Ho iniziato con altissime aspettative; dopo le prime 20 pagine non capivo dove fossi finita e soltanto verso la fine, quindi dopo tantissimi interrogativi e tanta fatica, ho capito dove volesse portarmi questo autore giapponese di origine, vissuto sempre in Inghilterra.

E l’Inghilterra è il luogo in cui avvengono le vicende raccontate da Kathy, la protagonosta nonché narratrice instancabile della sua storia e di quella dei suoi “simili”.

NON LEGGETE QUESTO PEZZO SE NON VOLETE CONOSCERE LA STORIA ( e vi consiglio infatti di saltare e andare avanti, dove vi dico…).

Ci ho messo un po’ a capire il significato di “assistente” (è così che si presenta Kathy sin dalle prime pagine) e donatori, ma soprattutto ho capito solo a oltre metà libro che di fronte avevo la vita NON di persone normali (per un attimo ho pensato a malati terminali) ma di CLONI e quindi di persone create appositamente (anzi, direi, duplicate da modelli), per la donazione degli organi.

Una cosa terribile. Quando me ne sono – finalmente – resa conto, sono rimasta così interdetta che ho vacillato e considerato anche l’idea di abbandonare la lettura, confinando il libro tra i non letti della mia libreria. Per fortuna è emersa la curiosità e soprattutto la volontà di scoprire dove volesse andare a parare il caro Ishiguro.

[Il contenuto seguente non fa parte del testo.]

**config.mk**
```make
export PLATFORM = sky130hd
export DESIGN_NAME = hex_display_sequencer
export DESIGN_NICKNAME = d
export VERILOG_FILES = /design/src/rtl/hex_display_sequencer.sv
export SDC_FILE = /design/constraint.sdc
export NUM_CORES = 1
export LEC_CHECK = 0
export ABC_CLOCK_PERIOD_IN_PS = 8400
export CAP_MARGIN = 20
export CORE_ASPECT_RATIO = 1.75
export CORE_MARGIN = 2
export CORE_UTILIZATION = 41
export CTS_BUF_LIST = sky130_fd_sc_hd__clkbuf_16
export DETAILED_ROUTE_END_ITERATION = 8
export PLACE_DENSITY = 0.91
export SLEW_MARGIN = 20
export SYNTH_ARGS = -nofsm -noshare
export SYNTH_HDL_FRONTEND = slang
export SYNTH_SLANG_ARGS = --single-unit
```
**constraint.sdc**
```tcl
create_clock -name clk -period 8.4 [get_ports clk]
set_input_delay 1.68 -clock clk [delete_from_list [all_inputs] [get_ports clk]]
set_output_delay 1.68 -clock clk [all_outputs]
set_load 0.01 [all_outputs]
```
**src/rtl/hex_display_sequencer.sv**
```systemverilog
// Shares the GPIO bus between the CPU and a sequencer that writes a 32-bit value
// as eight active-low 7-segment codes to HEX0..HEX7; CPU cycles always win the bus.
module hex_display_sequencer #(
    parameter logic [11:0] BASE_ADDR     = 12'h010,
    parameter bit          LEADING_BLANK = 1'b0
) (
    input  logic        clk,
    input  logic        reset,
    input  logic        cpu_cs_n,
    input  logic        cpu_rd_n,
    input  logic        cpu_wr_n,
    input  logic [11:0] cpu_addr,
    input  logic [31:0] cpu_wdata,
    input  logic        start,
    input  logic [31:0] value,
    output logic        busy,
    output logic        done,
    output logic        gpio_cs_n,
    output logic        gpio_rd_n,
    output logic        gpio_wr_n,
    output logic [11:0] gpio_addr,
    output logic [31:0] gpio_wdata
);

    typedef enum logic [1:0] {
        IDLE  = 2'd0,
        WRITE = 2'd1,
        DONE  = 2'd2
    } state_t;

    state_t      state_q, state_d;
    logic [2:0]  idx_q, idx_d;
    logic [31:0] val_q, val_d;
    logic        busy_q, done_q;

    logic        cpu_act;
    logic        seq_wr;
    logic [2:0]  msn;
    logic [3:0]  nib;
    logic [6:0]  seg_code;

    function automatic logic [6:0] seg7(input logic [3:0] n);
        case (n)
            4'h0: seg7 = 7'h40;
            4'h1: seg7 = 7'h79;
            4'h2: seg7 = 7'h24;
            4'h3: seg7 = 7'h30;
            4'h4: seg7 = 7'h19;
            4'h5: seg7 = 7'h12;
            4'h6: seg7 = 7'h02;
            4'h7: seg7 = 7'h78;
            4'h8: seg7 = 7'h00;
            4'h9: seg7 = 7'h10;
            4'hA: seg7 = 7'h08;
            4'hB: seg7 = 7'h03;
            4'hC: seg7 = 7'h46;
            4'hD: seg7 = 7'h21;
            4'hE: seg7 = 7'h06;
            default: seg7 = 7'h0E;
        endcase
    endfunction

    assign cpu_act = ~cpu_cs_n & (~cpu_rd_n | ~cpu_wr_n);

    // Highest nonzero nibble; a zero value keeps HEX0 lit so the display shows "0".
    always_comb begin
        msn = '0;
        for (int unsigned i = 1; i < 8; i++) begin
            if (val_q[4*i +: 4] != 4'h0) msn = 3'(i);
        end
    end

    assign nib      = val_q[{idx_q, 2'b00} +: 4];
    assign seg_code = (LEADING_BLANK && (idx_q > msn)) ? 7'h7F : seg7(nib);

    always_comb begin
        state_d = state_q;
        idx_d   = idx_q;
        val_d   = val_q;
        seq_wr  = 1'b0;
        case (state_q)
            IDLE: begin
                if (start) begin
                    val_d   = value;
                    idx_d   = '0;
                    state_d = WRITE;
                end
            end
            WRITE: begin
                if (!cpu_act) begin
                    seq_wr = 1'b1;
                    if (idx_q == 3'd7) state_d = DONE;
                    else               idx_d   = idx_q + 3'd1;
                end
            end
            DONE:    state_d = IDLE;
            default: state_d = IDLE;
        endcase
    end

    // Reset gates the sequencer off the bus in the same cycle it is asserted.
    always_comb begin
        gpio_cs_n  = cpu_cs_n;
        gpio_rd_n  = cpu_rd_n;
        gpio_wr_n  = cpu_wr_n;
        gpio_addr  = cpu_addr;
        gpio_wdata = cpu_wdata;
        if (seq_wr && !reset) begin
            gpio_cs_n  = 1'b0;
            gpio_rd_n  = 1'b1;
            gpio_wr_n  = 1'b0;
            gpio_addr  = BASE_ADDR + {7'b0, idx_q, 2'b00};
            gpio_wdata = {25'b0, seg_code};
        end
    end

    always_ff @(posedge clk) begin
        if (reset) begin
            state_q <= IDLE;
            idx_q   <= '0;
            val_q   <= '0;
            busy_q  <= 1'b0;
            done_q  <= 1'b0;
        end else begin
            state_q <= state_d;
            idx_q   <= idx_d;
            val_q   <= val_d;
            busy_q  <= (state_d != IDLE);
            done_q  <= (state_d == DONE);
        end
    end

    assign busy = busy_q;
    assign done = done_q;

endmodule

```
==> results.txt <==
The run finished with clean final reports. The average instance in the mapped netlist occupies 7.85 µm². The run gives 4840 µm as the final HPWL from detailed placement. For the largest net degree at the start of global routing, the log shows 48.

The startpoint-to-endpoint class of the critical path is in -> out. Global routing finished with a remaining overflow of 0. TritonCTS built the clock tree. Buffers placed on the I/O ports in this run total 130. The path class of the tightest hold or removal check is reg -> reg.

The via density per instance is 4.95, and the total number of vias is 2377. STA puts the critical path data required time at 6.72 ns. In this run the most critical hold path is launched from val_q[25]$_SDFFE_PP0P_. For the DRC marker count from the first detailed-route iteration, the log shows 69.

For the number of clock buffers inserted by TritonCTS, the log shows 5. Of all flip-flops after synthesis, the portion carrying an async set or reset was 0%. Clock-pin slew was measured on the worst setup and hold paths at 0.05 ns. The detailed-route wire length per cell is 13.0 µm.

The total negative setup slack came out at 0 ns. The run gives 0 as the count of yosys warnings during synthesis. STA classifies the critical path startpoint as an input pin.

The power per unit of standard cell area is 138 nW/µm², and the total count of hold-check failures in the final report is 0. Measured along the y axis, the die boundary spans 102 µm. The post-synthesis register bit count is 39. The share of the Yosys chip area taken by registers is 34.7%.

The timing startpoint of the critical path was reset. Predominant post-synthesis flop cell: sky130_fd_sc_hd__dfxtp_1. The count of antenna diodes in the layout was 0.

Of the total synthesized cell area, the portion taken by AND, OR, NAND and NOR gates is 28.3%. CTS built an H-tree with a depth of 2. The clock period minus worst slack was 5.94 ns. Of the post-synthesis cell area, the dominant cell type holds 34.7%. STA classifies the critical path endpoint as a primary output.

Routability-driven placement finished with a final weighted congestion of 0.767. In the final layout, the share of cells above drive strength 1 is 5.42%. The number of antenna violations at the first check in global routing is 0. The run gives 287 as the post-synthesis cell count.

The count of instances resized after the clock tree is built was 0. Clock skew on the completed layout was measured at 0.00121 ns. The run gives 6.34 ns as the setup slack on the worst flop-to-flop path. For this run, the post-layout net count is 495.

The area growth from synthesis to layout is 64.8%. The synthesized-area fraction occupied by xor and xnor cells came out at 0.389%. The worst register-to-register path begins at idx_q[0]$_SDFFE_PP0P_. The worst-case IR drop observed on VDD is 0.178 mV. The via count of the first global-routing pass came out at 2175.

For this run, the top clock speed supported by timing is 168 MHz. Fraction of the core area covered by cells at the end of the flow: 70.1%. The portion of netlist area occupied by mux cells was 13.9%; the clock sink total was 39. Counting along the longest clock path gives a buffer depth of 2.

The completed layout was analyzed and its total power is 0.000513 W. Of all cell types, the one taking the most synthesized area is sky130_fd_sc_hd__dfxtp_1. Setup violations remaining at the end of the flow were counted as 0. The tools report the cell chosen for the clock root as sky130_fd_sc_hd__clkbuf_16. The analysis attributes to cell leakage a power of 1.43 nW.

Data on the critical path arrives at its endpoint at 4.26 ns. The initialized floorplan defines 35 standard-cell rows. In this run the cell area of the synthesized design comes to 2250 µm².

After detailed routing, the number of remaining DRC violations is 0. The global router's overall resource usage is 20.4%. Post-CTS timing repair inserted 0 buffers for setup. The global-route wire length before repair came out at 9530 µm. The run gives 131 as the number of I/O pins. In this run the remaining antenna-violating nets after routing total 0. Post-synthesis compound-gate area fraction: 13.3%.

Of the available clock period, the critical path in the final layout requires 70.8%. In this run the horizontal extent of the chip is 60.0 µm. The number of iterations in the first detailed-routing pass came out at 4. For this run, the number of standard cells in the final layout without fillers is 480. By area, the combinational part of the netlist is dominated by simple AND/OR/NAND/NOR gates. After routing the design area is 3710 µm².

In the post-synthesis netlist, the biggest area contributors are sky130_fd_sc_hd__dfxtp_1, sky130_fd_sc_hd__nand2_1, sky130_fd_sc_hd__and2_1. The tools report the worst max-slew margin expressed relative to the limit as 48.0%. Setup repair after global routing left no endpoint under its margin. The tools report the post-detailed-placement cell area as 3570 µm². Count of cell types in the netlist: 30.

At the pin with the least slew margin, the transition time is 0.765 ns. The number of fillers in the final layout was 423. The final-report max-slew violation count came out at 0.

The number of synthesized flops with an enable pin was 0. The total wirelength of the detailed-routed design is 6250 µm, and the area of the core region is 5300 µm². The post-synth net total is 377. The post-cts hold buffer count is 0. The full die area came out at 6130 µm². The maximum fanout count along the critical path is 47. The later pin in the worst-skew pair is clocked with a latency of 0.27 ns.

The count of maximum capacitance violations is 0, and the starting density of the core is 42.5%. Including well taps, the total number of placed cells is 472. The synthesized netlist devotes 4.44% of its cell area to adder and majority cells.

OK, DA QUI NON SVELO NESSUN PARTICOLARE COMPROMETTENTE

Qual è il messaggio profondo? Dove porta la bellissima scrittura di Ishiguro? Si, perché una cosa va detta: il libro è scritto benissimo e le tantissime descrizioni particolareggiate di ogni pensiero e situazione, scorrono veloci come in una danza ben ritmata.

Innanzitutto, l’ho detto anche a proposito di altri libri: adoro quando il titolo è tratto da un particolare contenuto all’interno dello stesso libro. In questo caso “Non lasciarmi” è il titolo della canzone preferita di Kathy, Never let me go di Judy Bridgewater. Una canzone che ha un ruolo quasi centrale nella vita della narratrice, fulcro di ricordi e di un mistero che verrà svelato alla fine.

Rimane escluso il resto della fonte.